• **Task to complete**:
Scan the records for the word "buffers". Report each line where it occurs.

*** Data listing

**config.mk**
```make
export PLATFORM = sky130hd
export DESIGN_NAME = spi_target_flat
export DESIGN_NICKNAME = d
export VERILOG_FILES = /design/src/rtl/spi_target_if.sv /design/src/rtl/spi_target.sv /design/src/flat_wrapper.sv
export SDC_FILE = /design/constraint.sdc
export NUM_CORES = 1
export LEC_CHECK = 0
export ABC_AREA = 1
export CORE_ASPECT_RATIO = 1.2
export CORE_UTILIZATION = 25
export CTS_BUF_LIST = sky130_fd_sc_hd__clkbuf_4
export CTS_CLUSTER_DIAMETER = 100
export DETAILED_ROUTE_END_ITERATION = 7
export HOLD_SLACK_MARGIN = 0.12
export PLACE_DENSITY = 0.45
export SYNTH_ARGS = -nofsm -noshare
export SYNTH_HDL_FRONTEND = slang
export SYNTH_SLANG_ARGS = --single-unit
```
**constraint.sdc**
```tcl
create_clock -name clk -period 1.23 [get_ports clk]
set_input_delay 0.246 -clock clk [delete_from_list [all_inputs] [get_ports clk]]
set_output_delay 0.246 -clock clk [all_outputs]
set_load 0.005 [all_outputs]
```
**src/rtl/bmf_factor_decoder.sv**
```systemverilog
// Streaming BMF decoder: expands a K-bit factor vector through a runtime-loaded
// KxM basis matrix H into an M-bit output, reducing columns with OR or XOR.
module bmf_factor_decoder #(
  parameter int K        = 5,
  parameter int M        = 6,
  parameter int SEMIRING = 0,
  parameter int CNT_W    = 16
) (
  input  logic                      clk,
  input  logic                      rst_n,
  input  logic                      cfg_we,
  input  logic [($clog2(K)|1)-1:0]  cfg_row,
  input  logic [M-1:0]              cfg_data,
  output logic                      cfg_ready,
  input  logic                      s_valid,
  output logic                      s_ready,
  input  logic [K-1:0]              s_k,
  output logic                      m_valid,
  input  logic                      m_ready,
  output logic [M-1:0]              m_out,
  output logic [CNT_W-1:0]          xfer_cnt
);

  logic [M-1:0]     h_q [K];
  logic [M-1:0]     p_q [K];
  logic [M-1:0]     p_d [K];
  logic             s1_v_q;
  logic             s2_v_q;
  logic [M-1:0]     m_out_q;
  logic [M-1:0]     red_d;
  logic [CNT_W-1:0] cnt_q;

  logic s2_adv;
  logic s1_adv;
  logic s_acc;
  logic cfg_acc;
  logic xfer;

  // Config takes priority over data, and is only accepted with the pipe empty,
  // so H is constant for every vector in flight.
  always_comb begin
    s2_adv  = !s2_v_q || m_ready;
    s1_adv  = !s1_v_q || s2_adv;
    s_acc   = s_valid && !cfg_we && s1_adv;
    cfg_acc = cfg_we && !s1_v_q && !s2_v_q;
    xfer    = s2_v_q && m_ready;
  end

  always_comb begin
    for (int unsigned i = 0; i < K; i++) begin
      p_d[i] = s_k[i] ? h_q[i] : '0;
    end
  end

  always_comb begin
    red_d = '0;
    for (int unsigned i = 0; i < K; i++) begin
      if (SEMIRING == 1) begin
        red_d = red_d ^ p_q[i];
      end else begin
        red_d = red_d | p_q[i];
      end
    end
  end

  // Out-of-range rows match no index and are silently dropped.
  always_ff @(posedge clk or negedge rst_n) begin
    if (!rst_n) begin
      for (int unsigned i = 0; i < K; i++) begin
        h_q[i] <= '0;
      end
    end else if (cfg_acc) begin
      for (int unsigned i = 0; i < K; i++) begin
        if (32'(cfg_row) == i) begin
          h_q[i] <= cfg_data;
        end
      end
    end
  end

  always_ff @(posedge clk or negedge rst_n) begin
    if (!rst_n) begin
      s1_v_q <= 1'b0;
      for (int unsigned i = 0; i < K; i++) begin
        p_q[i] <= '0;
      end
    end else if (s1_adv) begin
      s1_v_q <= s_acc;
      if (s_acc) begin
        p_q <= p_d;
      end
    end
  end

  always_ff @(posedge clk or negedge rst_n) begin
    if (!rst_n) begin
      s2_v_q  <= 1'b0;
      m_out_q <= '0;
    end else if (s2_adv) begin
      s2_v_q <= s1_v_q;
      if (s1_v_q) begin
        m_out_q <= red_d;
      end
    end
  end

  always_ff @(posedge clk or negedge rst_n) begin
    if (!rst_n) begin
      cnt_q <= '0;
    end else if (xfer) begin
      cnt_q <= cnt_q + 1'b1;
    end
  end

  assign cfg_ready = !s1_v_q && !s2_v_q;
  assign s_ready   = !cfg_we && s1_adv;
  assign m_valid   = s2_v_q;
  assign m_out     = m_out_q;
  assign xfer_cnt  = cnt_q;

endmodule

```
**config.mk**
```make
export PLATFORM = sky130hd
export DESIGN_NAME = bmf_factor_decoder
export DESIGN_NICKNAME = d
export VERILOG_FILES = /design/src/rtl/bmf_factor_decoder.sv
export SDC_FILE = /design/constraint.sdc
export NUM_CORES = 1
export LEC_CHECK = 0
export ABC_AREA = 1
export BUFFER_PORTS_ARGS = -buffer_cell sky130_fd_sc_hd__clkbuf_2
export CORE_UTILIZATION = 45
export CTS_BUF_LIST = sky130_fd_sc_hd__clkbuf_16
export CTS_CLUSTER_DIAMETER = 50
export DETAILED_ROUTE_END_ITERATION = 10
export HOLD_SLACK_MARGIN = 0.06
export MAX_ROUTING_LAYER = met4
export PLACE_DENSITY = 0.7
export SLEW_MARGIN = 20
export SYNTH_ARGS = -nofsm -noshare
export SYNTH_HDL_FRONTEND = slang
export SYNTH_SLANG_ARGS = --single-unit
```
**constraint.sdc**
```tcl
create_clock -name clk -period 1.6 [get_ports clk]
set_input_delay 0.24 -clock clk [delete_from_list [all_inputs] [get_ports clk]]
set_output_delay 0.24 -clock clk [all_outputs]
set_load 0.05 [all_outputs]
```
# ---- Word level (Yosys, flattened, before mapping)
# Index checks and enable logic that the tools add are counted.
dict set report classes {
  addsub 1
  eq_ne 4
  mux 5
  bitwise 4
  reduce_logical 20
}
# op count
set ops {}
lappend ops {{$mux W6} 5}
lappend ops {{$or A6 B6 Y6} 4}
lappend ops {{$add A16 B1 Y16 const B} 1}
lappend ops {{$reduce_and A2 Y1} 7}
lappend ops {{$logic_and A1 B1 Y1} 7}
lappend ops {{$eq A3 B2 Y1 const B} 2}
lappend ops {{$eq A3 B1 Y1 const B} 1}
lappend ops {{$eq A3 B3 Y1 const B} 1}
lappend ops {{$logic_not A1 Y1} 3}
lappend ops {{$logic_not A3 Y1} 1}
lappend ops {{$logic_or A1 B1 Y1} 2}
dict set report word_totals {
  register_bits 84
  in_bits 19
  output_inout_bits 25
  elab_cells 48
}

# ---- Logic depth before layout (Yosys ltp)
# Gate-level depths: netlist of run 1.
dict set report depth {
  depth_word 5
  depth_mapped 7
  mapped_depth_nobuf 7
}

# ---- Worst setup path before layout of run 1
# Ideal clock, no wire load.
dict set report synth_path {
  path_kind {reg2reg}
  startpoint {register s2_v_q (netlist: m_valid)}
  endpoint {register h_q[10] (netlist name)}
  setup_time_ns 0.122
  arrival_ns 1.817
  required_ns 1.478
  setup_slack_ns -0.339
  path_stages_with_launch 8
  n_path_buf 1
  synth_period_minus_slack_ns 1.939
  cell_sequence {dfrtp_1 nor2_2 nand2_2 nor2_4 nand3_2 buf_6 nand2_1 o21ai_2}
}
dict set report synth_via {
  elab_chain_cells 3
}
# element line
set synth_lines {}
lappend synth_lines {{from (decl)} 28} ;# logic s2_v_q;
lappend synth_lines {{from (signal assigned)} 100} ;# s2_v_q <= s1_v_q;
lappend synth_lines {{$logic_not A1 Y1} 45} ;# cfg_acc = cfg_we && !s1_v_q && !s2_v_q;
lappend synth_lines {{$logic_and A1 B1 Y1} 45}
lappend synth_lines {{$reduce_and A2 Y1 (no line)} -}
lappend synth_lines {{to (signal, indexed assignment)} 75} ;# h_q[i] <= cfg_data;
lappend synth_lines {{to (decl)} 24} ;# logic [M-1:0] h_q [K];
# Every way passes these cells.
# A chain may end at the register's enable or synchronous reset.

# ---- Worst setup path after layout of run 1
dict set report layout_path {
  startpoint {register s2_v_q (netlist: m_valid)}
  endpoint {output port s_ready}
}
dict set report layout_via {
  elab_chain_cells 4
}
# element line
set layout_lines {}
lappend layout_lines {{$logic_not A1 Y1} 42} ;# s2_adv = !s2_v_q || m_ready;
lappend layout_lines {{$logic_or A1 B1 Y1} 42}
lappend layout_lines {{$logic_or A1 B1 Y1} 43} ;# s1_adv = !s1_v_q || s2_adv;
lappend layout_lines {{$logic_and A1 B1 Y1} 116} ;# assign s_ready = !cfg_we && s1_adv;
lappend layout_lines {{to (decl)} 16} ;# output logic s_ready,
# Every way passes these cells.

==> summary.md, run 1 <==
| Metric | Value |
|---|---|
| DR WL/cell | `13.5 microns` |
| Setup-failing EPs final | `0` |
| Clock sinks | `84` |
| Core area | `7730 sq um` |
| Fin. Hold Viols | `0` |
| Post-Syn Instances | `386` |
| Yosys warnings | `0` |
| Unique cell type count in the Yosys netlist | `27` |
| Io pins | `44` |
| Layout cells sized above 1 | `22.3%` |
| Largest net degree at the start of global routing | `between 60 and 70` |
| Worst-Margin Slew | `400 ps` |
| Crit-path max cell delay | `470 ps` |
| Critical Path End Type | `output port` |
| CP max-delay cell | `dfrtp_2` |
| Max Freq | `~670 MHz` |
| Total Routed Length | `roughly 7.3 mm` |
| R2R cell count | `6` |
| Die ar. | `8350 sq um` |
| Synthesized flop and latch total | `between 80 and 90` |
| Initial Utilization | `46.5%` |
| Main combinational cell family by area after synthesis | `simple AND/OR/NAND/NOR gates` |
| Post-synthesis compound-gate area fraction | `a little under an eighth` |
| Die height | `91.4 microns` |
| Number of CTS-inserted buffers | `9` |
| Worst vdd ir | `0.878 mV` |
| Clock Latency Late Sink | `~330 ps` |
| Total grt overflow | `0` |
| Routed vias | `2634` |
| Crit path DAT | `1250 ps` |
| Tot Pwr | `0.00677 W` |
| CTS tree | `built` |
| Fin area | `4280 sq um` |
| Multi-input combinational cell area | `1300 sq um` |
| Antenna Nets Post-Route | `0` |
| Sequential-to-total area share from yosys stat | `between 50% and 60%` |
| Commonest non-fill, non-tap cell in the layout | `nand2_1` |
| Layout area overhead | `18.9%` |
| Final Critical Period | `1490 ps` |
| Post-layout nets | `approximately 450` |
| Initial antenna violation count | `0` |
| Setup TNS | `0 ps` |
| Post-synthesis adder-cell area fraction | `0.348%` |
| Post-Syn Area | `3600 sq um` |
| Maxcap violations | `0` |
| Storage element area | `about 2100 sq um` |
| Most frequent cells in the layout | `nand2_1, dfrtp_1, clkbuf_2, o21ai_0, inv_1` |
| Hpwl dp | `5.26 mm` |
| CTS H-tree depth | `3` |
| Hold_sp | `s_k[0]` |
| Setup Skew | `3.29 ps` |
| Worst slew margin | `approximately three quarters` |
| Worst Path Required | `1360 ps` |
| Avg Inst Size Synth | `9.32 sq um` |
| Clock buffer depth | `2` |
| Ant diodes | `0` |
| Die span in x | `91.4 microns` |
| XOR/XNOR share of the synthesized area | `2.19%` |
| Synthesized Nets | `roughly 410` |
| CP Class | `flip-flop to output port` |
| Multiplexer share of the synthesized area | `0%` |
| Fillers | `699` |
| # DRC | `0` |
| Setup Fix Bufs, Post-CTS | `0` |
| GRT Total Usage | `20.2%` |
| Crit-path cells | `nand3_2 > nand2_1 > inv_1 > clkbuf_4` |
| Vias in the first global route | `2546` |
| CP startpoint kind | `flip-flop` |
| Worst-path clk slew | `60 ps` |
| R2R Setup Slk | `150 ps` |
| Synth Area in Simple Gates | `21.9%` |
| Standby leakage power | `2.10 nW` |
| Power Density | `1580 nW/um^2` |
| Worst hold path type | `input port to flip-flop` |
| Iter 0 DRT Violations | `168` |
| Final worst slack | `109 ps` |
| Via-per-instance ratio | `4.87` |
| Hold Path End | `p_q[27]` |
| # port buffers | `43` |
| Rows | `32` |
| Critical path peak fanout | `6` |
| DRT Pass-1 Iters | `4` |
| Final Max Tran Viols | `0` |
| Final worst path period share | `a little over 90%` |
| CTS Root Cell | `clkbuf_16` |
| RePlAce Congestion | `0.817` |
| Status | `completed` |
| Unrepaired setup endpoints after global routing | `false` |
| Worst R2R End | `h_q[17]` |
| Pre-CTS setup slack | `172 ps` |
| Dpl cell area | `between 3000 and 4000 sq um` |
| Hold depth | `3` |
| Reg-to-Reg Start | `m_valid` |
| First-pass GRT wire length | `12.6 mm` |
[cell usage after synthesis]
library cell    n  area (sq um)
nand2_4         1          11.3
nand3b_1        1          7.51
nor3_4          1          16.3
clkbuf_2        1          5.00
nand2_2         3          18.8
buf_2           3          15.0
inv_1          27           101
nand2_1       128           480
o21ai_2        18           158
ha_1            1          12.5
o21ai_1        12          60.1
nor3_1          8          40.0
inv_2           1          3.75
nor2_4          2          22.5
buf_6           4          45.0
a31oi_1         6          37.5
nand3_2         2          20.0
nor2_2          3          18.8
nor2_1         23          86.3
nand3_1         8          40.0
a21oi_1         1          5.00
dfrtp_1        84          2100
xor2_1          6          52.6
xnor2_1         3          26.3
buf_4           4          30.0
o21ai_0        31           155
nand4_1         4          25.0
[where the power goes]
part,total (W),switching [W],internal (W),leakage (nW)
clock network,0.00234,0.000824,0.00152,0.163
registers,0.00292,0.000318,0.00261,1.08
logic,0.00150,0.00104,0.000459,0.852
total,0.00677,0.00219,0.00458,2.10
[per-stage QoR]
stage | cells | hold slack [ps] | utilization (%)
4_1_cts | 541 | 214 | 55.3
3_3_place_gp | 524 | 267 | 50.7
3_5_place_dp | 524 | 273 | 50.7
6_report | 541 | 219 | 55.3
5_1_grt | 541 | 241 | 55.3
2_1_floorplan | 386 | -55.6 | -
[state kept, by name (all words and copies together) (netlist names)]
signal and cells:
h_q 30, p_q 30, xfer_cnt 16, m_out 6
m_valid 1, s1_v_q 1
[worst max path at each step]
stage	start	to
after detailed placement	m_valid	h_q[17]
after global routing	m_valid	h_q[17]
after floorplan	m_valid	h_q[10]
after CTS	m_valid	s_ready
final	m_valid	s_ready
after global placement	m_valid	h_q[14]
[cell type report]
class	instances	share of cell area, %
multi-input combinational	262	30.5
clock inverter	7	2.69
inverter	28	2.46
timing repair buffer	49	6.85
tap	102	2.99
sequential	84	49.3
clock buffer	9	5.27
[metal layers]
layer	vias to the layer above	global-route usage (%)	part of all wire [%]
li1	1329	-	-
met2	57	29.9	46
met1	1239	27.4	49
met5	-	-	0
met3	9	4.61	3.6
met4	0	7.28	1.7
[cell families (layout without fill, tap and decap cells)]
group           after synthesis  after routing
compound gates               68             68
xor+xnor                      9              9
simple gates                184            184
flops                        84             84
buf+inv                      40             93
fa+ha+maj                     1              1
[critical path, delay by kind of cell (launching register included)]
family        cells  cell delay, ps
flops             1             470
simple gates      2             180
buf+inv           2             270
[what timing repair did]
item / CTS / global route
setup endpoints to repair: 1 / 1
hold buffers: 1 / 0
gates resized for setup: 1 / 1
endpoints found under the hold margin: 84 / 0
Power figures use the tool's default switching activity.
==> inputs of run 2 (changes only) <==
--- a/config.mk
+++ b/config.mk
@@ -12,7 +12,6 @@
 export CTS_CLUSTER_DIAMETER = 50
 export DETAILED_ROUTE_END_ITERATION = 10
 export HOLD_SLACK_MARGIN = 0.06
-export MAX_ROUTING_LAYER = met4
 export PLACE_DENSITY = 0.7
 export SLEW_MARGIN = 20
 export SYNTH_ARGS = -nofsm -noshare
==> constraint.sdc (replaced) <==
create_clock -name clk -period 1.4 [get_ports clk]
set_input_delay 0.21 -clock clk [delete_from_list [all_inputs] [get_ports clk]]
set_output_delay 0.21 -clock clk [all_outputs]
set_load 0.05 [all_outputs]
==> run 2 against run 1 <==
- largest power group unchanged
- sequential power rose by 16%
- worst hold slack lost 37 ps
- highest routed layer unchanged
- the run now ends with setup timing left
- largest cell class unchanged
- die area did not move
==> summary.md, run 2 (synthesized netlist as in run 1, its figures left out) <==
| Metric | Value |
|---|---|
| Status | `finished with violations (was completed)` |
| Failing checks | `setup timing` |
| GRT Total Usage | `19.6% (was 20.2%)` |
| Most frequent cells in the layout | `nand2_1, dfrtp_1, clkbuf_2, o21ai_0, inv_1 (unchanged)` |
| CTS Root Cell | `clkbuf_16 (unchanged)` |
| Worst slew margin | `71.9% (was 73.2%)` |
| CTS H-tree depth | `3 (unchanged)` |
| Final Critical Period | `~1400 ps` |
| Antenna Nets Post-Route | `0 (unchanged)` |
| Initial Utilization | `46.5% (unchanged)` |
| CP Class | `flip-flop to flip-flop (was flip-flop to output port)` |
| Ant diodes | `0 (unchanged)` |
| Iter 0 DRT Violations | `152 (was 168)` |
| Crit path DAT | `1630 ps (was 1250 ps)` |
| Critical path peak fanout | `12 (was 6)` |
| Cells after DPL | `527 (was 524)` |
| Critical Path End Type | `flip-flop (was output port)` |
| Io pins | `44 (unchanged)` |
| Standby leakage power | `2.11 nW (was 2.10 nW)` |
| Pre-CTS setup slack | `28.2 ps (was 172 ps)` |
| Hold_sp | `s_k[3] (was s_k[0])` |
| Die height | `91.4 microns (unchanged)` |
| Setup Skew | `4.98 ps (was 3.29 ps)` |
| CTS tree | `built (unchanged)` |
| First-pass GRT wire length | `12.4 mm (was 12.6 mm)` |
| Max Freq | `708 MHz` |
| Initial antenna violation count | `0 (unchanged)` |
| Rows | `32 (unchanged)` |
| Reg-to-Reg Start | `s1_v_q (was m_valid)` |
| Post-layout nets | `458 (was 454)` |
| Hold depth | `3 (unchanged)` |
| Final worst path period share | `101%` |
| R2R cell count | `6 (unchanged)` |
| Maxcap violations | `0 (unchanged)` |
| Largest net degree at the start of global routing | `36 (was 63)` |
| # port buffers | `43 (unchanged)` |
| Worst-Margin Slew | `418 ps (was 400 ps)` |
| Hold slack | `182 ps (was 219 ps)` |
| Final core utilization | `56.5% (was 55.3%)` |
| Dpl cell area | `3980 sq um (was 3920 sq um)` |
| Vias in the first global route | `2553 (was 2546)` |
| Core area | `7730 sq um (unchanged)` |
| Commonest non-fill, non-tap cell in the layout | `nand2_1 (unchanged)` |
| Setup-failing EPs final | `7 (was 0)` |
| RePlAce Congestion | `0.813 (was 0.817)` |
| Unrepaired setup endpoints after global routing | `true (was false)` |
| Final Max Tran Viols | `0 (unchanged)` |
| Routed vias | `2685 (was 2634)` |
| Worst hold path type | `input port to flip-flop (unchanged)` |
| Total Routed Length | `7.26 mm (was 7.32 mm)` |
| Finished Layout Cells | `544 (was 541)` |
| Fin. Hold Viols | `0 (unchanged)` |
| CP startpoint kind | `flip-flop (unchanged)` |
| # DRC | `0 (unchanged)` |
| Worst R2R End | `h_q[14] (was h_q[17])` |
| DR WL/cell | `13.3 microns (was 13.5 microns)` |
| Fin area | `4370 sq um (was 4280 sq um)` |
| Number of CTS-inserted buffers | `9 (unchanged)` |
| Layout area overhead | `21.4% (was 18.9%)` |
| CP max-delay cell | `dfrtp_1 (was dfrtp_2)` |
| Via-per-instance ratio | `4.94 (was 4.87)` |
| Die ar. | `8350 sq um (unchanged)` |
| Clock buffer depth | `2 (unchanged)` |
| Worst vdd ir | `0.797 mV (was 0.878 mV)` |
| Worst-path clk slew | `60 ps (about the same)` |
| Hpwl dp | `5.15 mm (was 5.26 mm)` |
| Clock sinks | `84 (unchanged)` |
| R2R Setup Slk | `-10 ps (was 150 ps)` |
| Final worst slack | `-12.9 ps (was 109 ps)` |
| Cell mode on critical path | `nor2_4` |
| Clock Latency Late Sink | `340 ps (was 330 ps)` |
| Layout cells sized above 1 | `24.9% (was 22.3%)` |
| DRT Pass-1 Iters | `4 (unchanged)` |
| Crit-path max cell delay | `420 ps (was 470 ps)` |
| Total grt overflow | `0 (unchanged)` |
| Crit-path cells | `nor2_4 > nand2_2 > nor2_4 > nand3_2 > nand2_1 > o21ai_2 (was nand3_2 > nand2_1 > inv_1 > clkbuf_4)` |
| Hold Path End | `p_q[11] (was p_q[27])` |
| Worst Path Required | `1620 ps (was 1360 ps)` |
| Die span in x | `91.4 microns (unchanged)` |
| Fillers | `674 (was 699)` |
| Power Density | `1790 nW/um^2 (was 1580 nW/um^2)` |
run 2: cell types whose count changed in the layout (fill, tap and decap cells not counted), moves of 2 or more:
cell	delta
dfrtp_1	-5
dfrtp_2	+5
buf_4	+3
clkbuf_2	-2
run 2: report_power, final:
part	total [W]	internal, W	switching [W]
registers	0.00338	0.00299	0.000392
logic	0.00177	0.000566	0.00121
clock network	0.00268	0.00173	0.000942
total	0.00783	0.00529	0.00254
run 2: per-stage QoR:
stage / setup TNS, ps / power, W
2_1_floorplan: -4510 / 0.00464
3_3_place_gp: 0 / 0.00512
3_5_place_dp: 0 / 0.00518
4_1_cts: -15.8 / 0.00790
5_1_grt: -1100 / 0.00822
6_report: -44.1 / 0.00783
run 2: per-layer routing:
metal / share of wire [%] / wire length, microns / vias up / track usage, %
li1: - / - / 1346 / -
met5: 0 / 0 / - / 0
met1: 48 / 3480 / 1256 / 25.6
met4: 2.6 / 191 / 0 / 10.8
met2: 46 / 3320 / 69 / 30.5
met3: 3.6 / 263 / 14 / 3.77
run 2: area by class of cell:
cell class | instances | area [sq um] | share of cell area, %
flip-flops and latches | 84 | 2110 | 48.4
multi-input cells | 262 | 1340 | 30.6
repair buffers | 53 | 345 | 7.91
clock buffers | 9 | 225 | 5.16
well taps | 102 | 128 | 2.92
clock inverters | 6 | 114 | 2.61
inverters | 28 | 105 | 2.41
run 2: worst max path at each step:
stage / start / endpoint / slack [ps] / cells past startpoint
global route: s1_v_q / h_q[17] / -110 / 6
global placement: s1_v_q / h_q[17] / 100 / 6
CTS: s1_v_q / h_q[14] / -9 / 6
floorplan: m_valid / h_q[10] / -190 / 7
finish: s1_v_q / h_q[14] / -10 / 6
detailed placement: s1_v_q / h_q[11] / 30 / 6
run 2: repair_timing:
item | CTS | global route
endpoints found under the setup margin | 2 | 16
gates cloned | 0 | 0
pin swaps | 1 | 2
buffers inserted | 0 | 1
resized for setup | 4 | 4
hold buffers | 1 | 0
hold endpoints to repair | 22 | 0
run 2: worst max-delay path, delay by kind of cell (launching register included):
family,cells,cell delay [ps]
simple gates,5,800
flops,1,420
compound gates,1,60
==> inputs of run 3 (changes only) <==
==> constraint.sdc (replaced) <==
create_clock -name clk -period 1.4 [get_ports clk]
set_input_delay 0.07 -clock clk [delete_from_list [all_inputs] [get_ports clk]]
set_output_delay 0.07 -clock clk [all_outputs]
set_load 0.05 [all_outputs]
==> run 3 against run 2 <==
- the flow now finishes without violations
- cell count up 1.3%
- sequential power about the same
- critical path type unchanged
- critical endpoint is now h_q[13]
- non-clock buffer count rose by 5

******

• **Answer for this exercise**:
| Number of CTS-inserted buffers | `9` |
| # port buffers | `43` |
hold buffers: 1 / 0
| # port buffers | `43 (unchanged)` |
| Number of CTS-inserted buffers | `9 (unchanged)` |
repair buffers | 53 | 345 | 7.91
clock buffers | 9 | 225 | 5.16
buffers inserted | 0 | 1
hold buffers | 1 | 0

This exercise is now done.